Llamé a Aquino y también lo despedí. Al recorrer la barraca no vi
más que rayas en todas partes: tablas rayadas, planchuelas rayadas,
barricas rayadas. Hasta una mancha de alquitrán en el suelo, rayada…
No
había duda; estaban completamente locos, una terrible obsesión de
rayas que con esa precipitación productiva quién sabe a dónde los
iba a llevar.
Efectivamente,
dos días después vino a verme el dueño de la Fonda Italiana donde
aquellos comían.

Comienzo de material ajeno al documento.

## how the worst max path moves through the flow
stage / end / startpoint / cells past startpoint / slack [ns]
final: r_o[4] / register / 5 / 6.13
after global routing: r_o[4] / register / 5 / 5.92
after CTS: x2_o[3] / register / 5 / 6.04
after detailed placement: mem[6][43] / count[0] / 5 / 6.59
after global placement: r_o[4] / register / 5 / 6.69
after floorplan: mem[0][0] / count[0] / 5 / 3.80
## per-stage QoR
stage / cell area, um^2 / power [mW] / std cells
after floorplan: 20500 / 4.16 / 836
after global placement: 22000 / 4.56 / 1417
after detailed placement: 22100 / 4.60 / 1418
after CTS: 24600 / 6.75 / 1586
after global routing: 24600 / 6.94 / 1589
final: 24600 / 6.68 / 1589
**config.mk**
```make
export PLATFORM = sky130hd
export DESIGN_NAME = wb_top
export DESIGN_NICKNAME = d
export VERILOG_FILES = /design/src/wb_pkg.sv /design/src/wb_top.sv /design/src/wb_cdb_rf.sv /design/src/wb_arbiter.sv /design/src/wb_lanes.sv
export VERILOG_INCLUDE_DIRS = /design/src
export SDC_FILE = /design/constraint.sdc
export NUM_CORES = 2
export LEC_CHECK = 0
export ABC_AREA = 1
export ABC_CLOCK_PERIOD_IN_PS = 17300
export BUFFER_PORTS_ARGS = -buffer_cell sky130_fd_sc_hd__clkbuf_2
export CAP_MARGIN = 40
export CORE_UTILIZATION = 30
export DETAILED_ROUTE_END_ITERATION = 10
export PLACE_DENSITY_LB_ADDON = 0.08
export SYNTH_ARGS = -nofsm -noshare
export SYNTH_HDL_FRONTEND = slang
export SYNTH_SLANG_ARGS = --single-unit
export TNS_END_PERCENT = 100
```
**constraint.sdc**
```tcl
create_clock -name clk -period 17.3 [get_ports clk]
set_input_delay 1.73 -clock clk [delete_from_list [all_inputs] [get_ports clk]]
set_output_delay 1.73 -clock clk [all_outputs]
set_load 0.02 [all_outputs]
```
[src/hdl/decode_core.sv]
`timescale 1ns/10ps
`include "mips_consts.svh"

module decode_core (
	input  logic                       clk,
	input  logic                       rst,
	input  logic                       stall,
	input  logic                       clear,
	input  logic                       redirect,
	input  logic [`MIPS_XLEN-1:0]      redirect_target,
	output logic [`MIPS_XLEN-1:0]      imem_addr,
	input  logic [`MIPS_XLEN-1:0]      imem_data,
	input  logic [`MIPS_REGADDR_W-1:0] reg_write_addr,
	input  logic [`MIPS_XLEN-1:0]      reg_write_data,
	output mips_pkg::reg_operand_t     op1,
	output mips_pkg::reg_operand_t     op2,
	output mips_pkg::id2ex_t           id2ex
);

	mips_pkg::if2id_t if2id;

	instr_fetch u_fetch (
		.clk             (clk),
		.rst             (rst),
		.stall           (stall),
		.redirect        (redirect),
		.redirect_target (redirect_target),
		.imem_addr       (imem_addr),
		.imem_data       (imem_data),
		.if2id           (if2id)
	);

	// Decode also owns the register file
	stage_id u_decode (
		.clk            (clk),
		.rst            (rst),
		.stall          (stall),
		.clear          (clear),
		.if2id          (if2id),
		.reg_write_addr (reg_write_addr),
		.reg_write_data (reg_write_data),
		.op1            (op1),
		.op2            (op2),
		.id2ex          (id2ex)
	);

endmodule
===== src/stepper_top.sv =====
`timescale 1ns/10ps

module stepper_top
  import stepper_pkg::*;
(
  input  logic      clk,
  input  logic      resetn,
  input  logic      psel,
  input  logic      penable,
  input  logic      pwrite,
  input  apb_addr_t paddr,
  input  apb_data_t pwdata,
  output apb_data_t prdata,
  output logic      pready,
  output logic      pslverr,
  input  logic      step,
  input  logic      dir,
  input  logic      analog_cmp1,
  input  logic      analog_cmp2,
  output logic      phase_a1_l_out,
  output logic      phase_a2_l_out,
  output logic      phase_b1_l_out,
  output logic      phase_b2_l_out,
  output logic      phase_a1_h_out,
  output logic      phase_a2_h_out,
  output logic      phase_b1_h_out,
  output logic      phase_b2_h_out,
  output logic      faultn,
  output vref_t     vref_a,
  output vref_t     vref_b
);

  logic        cfg_enable;
  logic        cfg_invert_highside;
  logic        cfg_invert_lowside;
  off_time_t   cfg_fastdecay_threshold;
  off_time_t   cfg_off_time;
  short_time_t cfg_blank_time;
  short_time_t cfg_min_on_time;
  phase_t      phase_ct;
  logic        s1, s2, s3, s4;
  logic        offtimer_en0, offtimer_en1;
  off_time_t   off_timer0, off_timer1;
  short_time_t blank_timer0, blank_timer1;
  short_time_t minimum_on_timer0, minimum_on_timer1;

  stepper_apb_regs u_regs (
    .clk                     (clk),
    .resetn                  (resetn),
    .psel                    (psel),
    .penable                 (penable),
    .pwrite                  (pwrite),
    .paddr                   (paddr),
    .pwdata                  (pwdata),
    .prdata                  (prdata),
    .pready                  (pready),
    .pslverr                 (pslverr),
    .cfg_enable              (cfg_enable),
    .cfg_invert_highside     (cfg_invert_highside),
    .cfg_invert_lowside      (cfg_invert_lowside),
    .cfg_fastdecay_threshold (cfg_fastdecay_threshold),
    .cfg_off_time            (cfg_off_time),
    .cfg_blank_time          (cfg_blank_time),
    .cfg_min_on_time         (cfg_min_on_time),
    .phase_ct                (phase_ct),
    .faultn                  (faultn)
  );

  phase_sequencer u_seq (
    .clk      (clk),
    .resetn   (resetn),
    .phase_ct (phase_ct),
    .s1       (s1),
    .s2       (s2),
    .s3       (s3),
    .s4       (s4),
    .vref_a   (vref_a),
    .vref_b   (vref_b)
  );

  // Coil A timer
  chopper_timer chop_a (
    .clk              (clk),
    .resetn           (resetn),
    .offtimer_en      (offtimer_en0),
    .cfg_off_time     (cfg_off_time),
    .cfg_blank_time   (cfg_blank_time),
    .cfg_min_on_time  (cfg_min_on_time),
    .off_timer        (off_timer0),
    .blank_timer      (blank_timer0),
    .minimum_on_timer (minimum_on_timer0)
  );

  // Coil B timer
  chopper_timer chop_b (
    .clk              (clk),
    .resetn           (resetn),
    .offtimer_en      (offtimer_en1),
    .cfg_off_time     (cfg_off_time),
    .cfg_blank_time   (cfg_blank_time),
    .cfg_min_on_time  (cfg_min_on_time),
    .off_timer        (off_timer1),
    .blank_timer      (blank_timer1),
    .minimum_on_timer (minimum_on_timer1)
  );

  microstepper_control u_ctrl (
    .clk                        (clk),
    .resetn                     (resetn),
    .step                       (step),
    .dir                        (dir),
    .enable_in                  (cfg_enable),
    .config_invert_highside     (cfg_invert_highside),
    .config_invert_lowside      (cfg_invert_lowside),
    .config_fastdecay_threshold (cfg_fastdecay_threshold),
    .analog_cmp1                (analog_cmp1),
    .analog_cmp2                (analog_cmp2),
    .s1                         (s1),
    .s2                         (s2),
    .s3                         (s3),
    .s4                         (s4),
    .phase_ct                   (phase_ct),
    .faultn                     (faultn),
    .offtimer_en0               (offtimer_en0),
    .offtimer_en1               (offtimer_en1),
    .off_timer0                 (off_timer0),
    .off_timer1                 (off_timer1),
    .blank_timer0               (blank_timer0),
    .blank_timer1               (blank_timer1),
    .minimum_on_timer0          (minimum_on_timer0),
    .minimum_on_timer1          (minimum_on_timer1),
    .phase_a1_l_out             (phase_a1_l_out),
    .phase_a2_l_out             (phase_a2_l_out),
    .phase_b1_l_out             (phase_b1_l_out),
    .phase_b2_l_out             (phase_b2_l_out),
    .phase_a1_h_out             (phase_a1_h_out),
    .phase_a2_h_out             (phase_a2_h_out),
    .phase_b1_h_out             (phase_b1_h_out),
    .phase_b2_h_out             (phase_b2_h_out)
  );

endmodule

Muy preocupado, me preguntó si no sabía qué se
habían hecho Figueroa y Aquino; ya no iban a su casa.
-Estarán
en casa de ellos -le dije.
-La
puerta está cerrada y no responden -me contestó mirándome.
-¡Se
habrán ido! -argüí sin embargo.
-No
-replicó en voz baja-. Anoche, durante la tormenta, se han oído
gritos que salían de adentro.
Esta
vez me cosquilleó la espalda y nos miramos un momento.
Salimos
apresuradamente y llevamos la denuncia. En el trayecto al caserón la
fila se engrosó, y al llegar a aquél, chapaleando en el agua,
éramos más de quince. Ya empezaba a oscurecer. Como nadie
respondía, echamos la puerta abajo y entramos. Recorrimos la casa en
vano; no había nadie. Pero el piso, las puertas, las paredes, los
muebles, el techo mismo, todo estaba rayado: una irradiación
delirante de rayas en todo sentido.
Ya
no era posible más; habían llegado a un terrible frenesí de rayar,
rayar a toda costa, como si las más intimas células de sus vidas
estuvieran sacudidas por esa obsesión de rayar. Aun en el patio
mojado las rayas se cruzaban vertiginosamente, apretándose de tal
modo al fin, que parecía ya haber hecho explosión la locura.
Terminaban
en el albañal. Y doblándonos, vimos en el agua fangosa dos rayas
negras que se revolvían pesadamente.